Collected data
────────────────

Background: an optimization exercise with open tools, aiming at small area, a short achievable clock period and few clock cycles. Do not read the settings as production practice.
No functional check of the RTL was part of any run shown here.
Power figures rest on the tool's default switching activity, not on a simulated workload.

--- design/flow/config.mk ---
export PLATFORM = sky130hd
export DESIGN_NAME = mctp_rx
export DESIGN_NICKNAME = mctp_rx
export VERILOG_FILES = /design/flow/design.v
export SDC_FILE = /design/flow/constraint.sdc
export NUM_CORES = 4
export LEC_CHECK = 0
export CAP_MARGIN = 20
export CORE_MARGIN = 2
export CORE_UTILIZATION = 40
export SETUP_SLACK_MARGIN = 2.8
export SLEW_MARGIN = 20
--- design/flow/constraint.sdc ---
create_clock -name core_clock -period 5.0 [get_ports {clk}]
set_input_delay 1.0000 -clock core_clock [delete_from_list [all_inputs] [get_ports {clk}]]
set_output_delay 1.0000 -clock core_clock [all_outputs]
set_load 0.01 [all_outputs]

────────────────

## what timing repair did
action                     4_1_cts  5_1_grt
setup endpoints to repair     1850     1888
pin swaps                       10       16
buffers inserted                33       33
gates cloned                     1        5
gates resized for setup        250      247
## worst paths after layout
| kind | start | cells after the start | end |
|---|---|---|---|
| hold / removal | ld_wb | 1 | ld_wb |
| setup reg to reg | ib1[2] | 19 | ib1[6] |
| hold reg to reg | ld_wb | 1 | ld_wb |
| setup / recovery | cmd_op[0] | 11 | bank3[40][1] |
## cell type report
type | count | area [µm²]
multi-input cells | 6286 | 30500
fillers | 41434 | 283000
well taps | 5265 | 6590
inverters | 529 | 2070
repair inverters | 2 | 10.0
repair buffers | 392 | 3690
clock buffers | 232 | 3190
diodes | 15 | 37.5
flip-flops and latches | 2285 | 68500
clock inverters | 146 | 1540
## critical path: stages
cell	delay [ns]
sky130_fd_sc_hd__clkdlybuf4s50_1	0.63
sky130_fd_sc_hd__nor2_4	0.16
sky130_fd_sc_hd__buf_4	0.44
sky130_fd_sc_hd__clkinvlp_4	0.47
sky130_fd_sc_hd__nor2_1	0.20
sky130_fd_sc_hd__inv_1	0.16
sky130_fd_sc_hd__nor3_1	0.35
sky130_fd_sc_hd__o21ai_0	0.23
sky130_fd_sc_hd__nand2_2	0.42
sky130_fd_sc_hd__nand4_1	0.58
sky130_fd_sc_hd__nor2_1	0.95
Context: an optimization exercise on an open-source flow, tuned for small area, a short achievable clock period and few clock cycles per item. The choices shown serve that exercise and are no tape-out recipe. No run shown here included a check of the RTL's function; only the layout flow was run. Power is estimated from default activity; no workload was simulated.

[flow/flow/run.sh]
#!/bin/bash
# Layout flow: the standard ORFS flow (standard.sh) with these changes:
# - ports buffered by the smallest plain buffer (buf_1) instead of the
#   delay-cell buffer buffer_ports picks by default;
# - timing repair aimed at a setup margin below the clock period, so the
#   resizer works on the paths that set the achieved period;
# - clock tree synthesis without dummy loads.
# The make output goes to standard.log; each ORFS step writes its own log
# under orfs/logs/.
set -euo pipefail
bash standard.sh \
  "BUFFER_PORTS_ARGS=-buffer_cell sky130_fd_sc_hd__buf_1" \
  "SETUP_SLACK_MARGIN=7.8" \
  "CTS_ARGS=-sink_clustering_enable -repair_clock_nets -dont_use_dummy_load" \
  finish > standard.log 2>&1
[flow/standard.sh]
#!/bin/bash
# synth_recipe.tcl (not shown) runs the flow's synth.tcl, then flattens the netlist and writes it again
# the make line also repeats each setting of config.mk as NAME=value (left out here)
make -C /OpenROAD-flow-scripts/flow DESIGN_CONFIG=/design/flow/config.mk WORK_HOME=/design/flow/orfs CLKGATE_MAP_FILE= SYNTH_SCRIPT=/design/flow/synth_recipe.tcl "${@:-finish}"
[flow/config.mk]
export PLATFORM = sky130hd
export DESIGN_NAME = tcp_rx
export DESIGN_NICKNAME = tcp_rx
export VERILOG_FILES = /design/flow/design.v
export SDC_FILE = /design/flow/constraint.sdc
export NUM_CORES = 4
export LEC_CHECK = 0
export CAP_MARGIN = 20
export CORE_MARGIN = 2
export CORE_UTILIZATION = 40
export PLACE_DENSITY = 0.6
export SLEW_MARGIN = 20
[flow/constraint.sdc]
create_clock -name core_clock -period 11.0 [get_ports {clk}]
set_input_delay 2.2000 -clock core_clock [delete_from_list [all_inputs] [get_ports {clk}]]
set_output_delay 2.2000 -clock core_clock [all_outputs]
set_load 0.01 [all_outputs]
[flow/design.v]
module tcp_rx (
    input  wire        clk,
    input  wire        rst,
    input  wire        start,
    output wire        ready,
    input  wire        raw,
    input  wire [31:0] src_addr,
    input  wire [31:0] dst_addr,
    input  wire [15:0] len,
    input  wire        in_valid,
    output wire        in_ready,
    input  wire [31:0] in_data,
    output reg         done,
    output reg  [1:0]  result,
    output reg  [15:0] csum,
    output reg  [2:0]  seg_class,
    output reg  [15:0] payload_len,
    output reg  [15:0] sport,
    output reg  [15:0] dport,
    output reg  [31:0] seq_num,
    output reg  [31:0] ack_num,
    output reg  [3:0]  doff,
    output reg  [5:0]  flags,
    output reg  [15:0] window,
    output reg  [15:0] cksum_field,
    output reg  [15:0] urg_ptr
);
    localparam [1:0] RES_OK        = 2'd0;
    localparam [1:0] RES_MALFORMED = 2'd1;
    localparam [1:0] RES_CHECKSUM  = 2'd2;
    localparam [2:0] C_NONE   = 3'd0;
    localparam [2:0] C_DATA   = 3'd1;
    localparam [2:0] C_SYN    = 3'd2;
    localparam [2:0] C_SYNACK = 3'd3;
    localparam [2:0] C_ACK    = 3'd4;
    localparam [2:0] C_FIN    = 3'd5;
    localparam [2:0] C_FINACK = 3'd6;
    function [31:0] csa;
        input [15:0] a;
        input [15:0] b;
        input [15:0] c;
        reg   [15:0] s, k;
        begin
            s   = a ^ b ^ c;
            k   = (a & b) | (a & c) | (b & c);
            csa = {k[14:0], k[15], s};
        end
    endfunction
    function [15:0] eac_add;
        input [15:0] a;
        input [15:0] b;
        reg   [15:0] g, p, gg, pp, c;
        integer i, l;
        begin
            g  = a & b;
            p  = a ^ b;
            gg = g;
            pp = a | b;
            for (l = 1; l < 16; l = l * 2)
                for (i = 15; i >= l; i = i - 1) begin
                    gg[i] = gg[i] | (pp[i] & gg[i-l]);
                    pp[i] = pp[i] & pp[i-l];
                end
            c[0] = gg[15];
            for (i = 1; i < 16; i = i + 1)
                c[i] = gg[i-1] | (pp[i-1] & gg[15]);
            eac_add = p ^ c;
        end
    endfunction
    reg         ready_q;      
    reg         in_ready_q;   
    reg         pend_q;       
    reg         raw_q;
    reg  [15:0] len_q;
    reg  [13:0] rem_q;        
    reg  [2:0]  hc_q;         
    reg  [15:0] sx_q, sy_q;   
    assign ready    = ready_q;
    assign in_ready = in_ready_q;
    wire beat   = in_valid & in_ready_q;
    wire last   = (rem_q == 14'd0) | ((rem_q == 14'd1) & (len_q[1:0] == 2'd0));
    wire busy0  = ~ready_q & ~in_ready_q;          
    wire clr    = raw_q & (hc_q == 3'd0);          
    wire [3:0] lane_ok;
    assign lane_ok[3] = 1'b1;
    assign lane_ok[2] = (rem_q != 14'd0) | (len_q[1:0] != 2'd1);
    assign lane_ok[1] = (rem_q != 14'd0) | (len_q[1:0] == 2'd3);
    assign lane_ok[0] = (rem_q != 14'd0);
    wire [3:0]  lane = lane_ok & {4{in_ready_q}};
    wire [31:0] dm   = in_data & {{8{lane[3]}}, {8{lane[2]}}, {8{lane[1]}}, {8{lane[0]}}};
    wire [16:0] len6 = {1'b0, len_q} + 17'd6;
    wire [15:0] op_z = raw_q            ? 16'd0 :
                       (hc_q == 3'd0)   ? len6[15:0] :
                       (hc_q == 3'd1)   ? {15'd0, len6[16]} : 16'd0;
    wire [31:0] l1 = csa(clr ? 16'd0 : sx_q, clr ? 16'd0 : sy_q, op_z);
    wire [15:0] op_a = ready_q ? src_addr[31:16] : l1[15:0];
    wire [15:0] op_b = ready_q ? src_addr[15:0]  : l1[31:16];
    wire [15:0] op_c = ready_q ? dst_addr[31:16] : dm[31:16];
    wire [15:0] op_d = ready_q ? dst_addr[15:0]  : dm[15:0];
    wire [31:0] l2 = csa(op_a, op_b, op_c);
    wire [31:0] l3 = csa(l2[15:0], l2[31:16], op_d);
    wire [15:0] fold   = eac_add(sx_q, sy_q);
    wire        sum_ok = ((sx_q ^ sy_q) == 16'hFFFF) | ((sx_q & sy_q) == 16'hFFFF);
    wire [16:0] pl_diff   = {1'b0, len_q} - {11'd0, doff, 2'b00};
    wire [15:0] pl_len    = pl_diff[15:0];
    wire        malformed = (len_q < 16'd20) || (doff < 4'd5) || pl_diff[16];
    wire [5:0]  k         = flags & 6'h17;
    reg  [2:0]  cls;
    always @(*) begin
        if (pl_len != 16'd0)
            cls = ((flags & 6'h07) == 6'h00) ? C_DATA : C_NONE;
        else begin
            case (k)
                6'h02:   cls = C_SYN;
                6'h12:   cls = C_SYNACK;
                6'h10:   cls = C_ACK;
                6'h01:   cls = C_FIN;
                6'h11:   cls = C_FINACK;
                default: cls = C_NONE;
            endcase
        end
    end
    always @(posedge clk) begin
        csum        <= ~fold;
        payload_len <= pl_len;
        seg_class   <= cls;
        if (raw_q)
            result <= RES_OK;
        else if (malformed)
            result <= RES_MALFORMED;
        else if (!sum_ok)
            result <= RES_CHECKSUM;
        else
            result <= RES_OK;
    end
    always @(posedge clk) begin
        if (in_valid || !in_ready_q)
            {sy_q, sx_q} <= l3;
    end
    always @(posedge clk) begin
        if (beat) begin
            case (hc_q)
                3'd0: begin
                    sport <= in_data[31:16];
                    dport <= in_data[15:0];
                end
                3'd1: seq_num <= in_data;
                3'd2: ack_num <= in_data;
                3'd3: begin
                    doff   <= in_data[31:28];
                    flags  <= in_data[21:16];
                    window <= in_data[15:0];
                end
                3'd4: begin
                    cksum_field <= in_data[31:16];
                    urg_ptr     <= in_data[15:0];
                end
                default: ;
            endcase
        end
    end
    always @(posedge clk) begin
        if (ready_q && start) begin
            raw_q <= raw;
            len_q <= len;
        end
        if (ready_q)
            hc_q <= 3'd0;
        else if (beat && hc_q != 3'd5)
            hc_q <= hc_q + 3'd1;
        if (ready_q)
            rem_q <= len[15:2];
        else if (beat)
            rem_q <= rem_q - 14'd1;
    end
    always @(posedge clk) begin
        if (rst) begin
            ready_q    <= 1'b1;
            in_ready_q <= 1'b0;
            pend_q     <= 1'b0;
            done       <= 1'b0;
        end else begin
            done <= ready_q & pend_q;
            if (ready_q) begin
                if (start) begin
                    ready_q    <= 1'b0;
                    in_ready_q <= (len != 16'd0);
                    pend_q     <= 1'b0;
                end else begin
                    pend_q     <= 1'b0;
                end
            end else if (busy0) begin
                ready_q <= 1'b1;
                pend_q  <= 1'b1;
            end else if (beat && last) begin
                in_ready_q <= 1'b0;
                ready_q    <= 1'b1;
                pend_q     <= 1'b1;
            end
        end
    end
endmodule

────────────────

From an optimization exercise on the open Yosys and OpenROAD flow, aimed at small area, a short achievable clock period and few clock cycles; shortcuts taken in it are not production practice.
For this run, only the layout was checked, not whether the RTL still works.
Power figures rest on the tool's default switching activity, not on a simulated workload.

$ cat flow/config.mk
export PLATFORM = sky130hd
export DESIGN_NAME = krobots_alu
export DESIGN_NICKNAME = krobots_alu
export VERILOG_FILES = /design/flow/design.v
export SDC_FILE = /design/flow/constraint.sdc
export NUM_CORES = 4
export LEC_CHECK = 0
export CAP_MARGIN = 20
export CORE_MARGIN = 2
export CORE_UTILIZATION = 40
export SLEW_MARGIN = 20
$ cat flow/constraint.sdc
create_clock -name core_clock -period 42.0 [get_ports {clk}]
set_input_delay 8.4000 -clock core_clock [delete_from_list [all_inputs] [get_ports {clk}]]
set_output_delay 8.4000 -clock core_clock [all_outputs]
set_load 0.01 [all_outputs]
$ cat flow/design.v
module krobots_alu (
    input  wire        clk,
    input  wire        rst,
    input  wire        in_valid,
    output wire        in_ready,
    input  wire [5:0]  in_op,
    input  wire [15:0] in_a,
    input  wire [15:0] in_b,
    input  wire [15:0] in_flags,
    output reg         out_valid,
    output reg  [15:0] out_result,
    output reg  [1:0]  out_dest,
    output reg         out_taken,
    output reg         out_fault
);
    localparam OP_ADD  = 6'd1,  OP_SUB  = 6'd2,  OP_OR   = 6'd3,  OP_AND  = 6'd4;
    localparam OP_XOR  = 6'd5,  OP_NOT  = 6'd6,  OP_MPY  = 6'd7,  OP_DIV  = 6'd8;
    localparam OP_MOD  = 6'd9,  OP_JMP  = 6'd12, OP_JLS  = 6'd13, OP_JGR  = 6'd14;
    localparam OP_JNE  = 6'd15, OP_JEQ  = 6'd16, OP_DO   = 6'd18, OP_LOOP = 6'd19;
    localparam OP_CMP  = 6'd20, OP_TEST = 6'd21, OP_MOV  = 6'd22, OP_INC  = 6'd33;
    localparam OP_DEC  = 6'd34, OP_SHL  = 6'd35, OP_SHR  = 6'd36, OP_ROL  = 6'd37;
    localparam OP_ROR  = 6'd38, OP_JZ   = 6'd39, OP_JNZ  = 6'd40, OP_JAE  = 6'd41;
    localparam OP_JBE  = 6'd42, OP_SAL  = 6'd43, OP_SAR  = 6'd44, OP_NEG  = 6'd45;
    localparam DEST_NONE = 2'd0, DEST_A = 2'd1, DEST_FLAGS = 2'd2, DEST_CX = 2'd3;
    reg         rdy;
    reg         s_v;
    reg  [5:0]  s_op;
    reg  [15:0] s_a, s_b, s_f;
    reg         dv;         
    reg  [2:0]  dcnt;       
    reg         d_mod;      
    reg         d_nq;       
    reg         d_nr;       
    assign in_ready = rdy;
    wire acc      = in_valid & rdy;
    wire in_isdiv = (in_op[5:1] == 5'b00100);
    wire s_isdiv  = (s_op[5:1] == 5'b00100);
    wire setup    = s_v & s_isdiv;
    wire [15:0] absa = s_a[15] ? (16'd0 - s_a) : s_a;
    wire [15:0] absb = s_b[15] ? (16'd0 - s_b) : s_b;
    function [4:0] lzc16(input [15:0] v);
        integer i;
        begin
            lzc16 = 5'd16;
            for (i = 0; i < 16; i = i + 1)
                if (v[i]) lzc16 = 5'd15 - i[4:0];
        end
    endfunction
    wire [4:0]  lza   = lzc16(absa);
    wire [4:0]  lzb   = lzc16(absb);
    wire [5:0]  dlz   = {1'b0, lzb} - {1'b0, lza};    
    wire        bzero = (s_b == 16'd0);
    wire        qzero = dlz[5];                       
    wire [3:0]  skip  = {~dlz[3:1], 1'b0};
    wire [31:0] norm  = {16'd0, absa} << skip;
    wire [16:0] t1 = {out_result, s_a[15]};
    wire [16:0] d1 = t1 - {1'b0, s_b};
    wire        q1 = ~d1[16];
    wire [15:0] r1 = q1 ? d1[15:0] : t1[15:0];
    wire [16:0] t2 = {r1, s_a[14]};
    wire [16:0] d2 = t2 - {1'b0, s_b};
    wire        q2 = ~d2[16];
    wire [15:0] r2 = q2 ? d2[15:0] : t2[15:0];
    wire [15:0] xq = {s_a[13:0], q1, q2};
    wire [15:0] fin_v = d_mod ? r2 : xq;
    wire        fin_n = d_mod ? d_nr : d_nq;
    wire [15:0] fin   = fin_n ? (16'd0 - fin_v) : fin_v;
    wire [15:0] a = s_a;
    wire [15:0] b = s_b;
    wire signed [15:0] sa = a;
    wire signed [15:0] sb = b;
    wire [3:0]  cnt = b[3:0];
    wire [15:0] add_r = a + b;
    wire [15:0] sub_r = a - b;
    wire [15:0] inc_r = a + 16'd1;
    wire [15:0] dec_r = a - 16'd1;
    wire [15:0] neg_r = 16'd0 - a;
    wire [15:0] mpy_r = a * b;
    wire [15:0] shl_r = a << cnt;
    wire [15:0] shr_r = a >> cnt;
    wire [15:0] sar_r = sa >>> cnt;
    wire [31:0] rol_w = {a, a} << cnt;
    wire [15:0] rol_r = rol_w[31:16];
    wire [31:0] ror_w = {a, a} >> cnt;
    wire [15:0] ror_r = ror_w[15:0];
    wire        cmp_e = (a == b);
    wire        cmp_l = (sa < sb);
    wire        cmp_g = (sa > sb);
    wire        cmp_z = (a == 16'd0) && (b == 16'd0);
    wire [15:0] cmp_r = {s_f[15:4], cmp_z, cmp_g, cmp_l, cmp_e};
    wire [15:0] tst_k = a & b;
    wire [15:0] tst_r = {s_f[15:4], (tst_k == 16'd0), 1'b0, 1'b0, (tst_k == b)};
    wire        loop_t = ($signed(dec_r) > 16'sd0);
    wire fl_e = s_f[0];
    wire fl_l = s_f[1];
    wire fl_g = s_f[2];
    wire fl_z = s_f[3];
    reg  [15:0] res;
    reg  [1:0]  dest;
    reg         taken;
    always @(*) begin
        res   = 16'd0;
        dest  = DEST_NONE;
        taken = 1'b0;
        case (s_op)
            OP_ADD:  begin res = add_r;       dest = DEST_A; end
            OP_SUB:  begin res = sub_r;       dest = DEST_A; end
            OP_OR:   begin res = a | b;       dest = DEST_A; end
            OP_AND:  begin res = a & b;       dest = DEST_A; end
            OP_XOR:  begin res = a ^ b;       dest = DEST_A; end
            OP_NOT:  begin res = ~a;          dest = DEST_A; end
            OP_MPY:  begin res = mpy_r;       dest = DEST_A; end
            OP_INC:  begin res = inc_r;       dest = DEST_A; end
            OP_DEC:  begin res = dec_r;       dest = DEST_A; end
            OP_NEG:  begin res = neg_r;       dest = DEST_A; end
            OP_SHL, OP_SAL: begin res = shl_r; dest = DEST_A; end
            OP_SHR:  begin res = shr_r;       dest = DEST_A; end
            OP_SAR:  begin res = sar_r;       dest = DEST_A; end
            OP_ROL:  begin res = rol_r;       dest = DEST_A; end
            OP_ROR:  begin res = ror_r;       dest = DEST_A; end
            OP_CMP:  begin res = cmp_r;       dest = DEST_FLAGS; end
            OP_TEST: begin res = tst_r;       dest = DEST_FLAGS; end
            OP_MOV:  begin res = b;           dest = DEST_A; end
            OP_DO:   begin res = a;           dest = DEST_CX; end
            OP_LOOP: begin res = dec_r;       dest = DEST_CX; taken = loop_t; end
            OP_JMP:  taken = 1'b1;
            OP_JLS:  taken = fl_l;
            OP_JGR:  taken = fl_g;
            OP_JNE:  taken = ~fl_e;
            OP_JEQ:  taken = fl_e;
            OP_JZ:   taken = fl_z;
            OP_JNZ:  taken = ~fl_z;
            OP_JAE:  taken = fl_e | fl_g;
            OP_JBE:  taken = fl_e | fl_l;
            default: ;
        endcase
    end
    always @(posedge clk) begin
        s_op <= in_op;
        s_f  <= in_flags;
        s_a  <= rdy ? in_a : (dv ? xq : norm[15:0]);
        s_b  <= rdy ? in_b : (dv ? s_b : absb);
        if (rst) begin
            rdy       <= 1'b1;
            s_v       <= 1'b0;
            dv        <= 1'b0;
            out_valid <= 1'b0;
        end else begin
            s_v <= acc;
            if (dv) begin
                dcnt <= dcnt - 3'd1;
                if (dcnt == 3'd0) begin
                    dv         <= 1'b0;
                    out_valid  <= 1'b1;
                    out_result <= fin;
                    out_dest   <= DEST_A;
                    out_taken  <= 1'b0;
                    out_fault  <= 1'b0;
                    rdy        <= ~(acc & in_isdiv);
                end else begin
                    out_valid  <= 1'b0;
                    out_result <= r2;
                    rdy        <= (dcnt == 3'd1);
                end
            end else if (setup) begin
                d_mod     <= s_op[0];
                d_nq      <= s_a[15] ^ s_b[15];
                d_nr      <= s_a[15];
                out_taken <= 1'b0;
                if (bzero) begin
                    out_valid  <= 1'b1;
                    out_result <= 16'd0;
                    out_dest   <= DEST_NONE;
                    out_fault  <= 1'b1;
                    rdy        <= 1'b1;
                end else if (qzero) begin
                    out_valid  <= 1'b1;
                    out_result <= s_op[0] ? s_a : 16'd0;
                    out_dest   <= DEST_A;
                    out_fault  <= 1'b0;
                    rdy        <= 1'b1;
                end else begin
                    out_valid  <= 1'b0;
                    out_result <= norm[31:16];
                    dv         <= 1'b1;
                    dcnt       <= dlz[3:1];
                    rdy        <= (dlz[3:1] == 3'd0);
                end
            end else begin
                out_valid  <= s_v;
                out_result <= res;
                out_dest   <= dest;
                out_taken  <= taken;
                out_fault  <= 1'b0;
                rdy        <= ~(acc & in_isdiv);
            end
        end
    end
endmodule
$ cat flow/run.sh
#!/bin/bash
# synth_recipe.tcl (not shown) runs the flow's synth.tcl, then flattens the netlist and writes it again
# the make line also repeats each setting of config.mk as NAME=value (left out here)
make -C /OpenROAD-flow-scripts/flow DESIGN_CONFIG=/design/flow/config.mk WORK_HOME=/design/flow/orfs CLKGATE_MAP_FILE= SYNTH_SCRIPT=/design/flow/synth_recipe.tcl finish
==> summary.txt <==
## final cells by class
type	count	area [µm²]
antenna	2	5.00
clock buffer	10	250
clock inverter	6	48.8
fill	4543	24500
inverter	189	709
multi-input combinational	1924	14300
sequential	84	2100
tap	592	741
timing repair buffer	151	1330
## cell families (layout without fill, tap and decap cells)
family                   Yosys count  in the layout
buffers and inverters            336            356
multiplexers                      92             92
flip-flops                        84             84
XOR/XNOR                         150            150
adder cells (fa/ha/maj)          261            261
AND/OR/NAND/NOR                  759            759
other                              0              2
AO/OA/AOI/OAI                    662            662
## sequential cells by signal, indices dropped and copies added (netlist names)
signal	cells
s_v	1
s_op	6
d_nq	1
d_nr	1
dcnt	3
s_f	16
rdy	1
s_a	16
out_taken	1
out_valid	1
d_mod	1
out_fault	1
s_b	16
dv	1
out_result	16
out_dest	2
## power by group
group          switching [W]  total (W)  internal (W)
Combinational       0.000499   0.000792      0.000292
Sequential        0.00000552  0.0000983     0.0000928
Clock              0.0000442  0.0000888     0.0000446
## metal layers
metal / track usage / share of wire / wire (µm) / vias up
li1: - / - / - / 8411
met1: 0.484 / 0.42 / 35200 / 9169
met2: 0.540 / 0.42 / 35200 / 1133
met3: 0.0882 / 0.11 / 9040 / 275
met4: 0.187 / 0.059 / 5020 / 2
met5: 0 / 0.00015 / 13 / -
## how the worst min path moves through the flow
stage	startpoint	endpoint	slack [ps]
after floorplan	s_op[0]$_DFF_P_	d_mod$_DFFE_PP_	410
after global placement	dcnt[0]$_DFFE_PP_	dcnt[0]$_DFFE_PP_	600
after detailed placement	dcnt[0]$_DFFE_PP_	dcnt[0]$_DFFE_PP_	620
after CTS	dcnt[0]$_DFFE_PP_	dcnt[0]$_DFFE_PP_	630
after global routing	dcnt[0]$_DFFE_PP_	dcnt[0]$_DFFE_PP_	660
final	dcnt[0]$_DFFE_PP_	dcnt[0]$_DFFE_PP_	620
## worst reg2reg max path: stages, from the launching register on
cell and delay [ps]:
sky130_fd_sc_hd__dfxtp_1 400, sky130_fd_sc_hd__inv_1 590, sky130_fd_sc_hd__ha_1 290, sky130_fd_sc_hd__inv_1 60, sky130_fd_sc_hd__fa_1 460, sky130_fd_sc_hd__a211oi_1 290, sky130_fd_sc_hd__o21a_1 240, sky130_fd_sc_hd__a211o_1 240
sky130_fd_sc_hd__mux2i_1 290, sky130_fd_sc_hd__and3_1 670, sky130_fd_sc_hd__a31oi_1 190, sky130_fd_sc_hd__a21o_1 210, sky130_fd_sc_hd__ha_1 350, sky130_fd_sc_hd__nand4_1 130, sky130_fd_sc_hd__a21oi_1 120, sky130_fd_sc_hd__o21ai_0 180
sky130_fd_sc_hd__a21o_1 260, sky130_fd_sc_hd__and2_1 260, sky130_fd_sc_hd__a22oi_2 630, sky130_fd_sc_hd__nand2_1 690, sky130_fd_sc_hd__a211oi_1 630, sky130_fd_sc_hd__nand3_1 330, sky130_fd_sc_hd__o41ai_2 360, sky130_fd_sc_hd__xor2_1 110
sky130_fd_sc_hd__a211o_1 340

────────────────

→ The problem: All that is wanted is an exact copy of the lines above from the one with "## what timing repair did" through the one with "repair inverters | 2 | 10.0", with both ends included.

→ Finished task:
## what timing repair did
action                     4_1_cts  5_1_grt
setup endpoints to repair     1850     1888
pin swaps                       10       16
buffers inserted                33       33
gates cloned                     1        5
gates resized for setup        250      247
## worst paths after layout
| kind | start | cells after the start | end |
|---|---|---|---|
| hold / removal | ld_wb | 1 | ld_wb |
| setup reg to reg | ib1[2] | 19 | ib1[6] |
| hold reg to reg | ld_wb | 1 | ld_wb |
| setup / recovery | cmd_op[0] | 11 | bank3[40][1] |
## cell type report
type | count | area [µm²]
multi-input cells | 6286 | 30500
fillers | 41434 | 283000
well taps | 5265 | 6590
inverters | 529 | 2070
repair inverters | 2 | 10.0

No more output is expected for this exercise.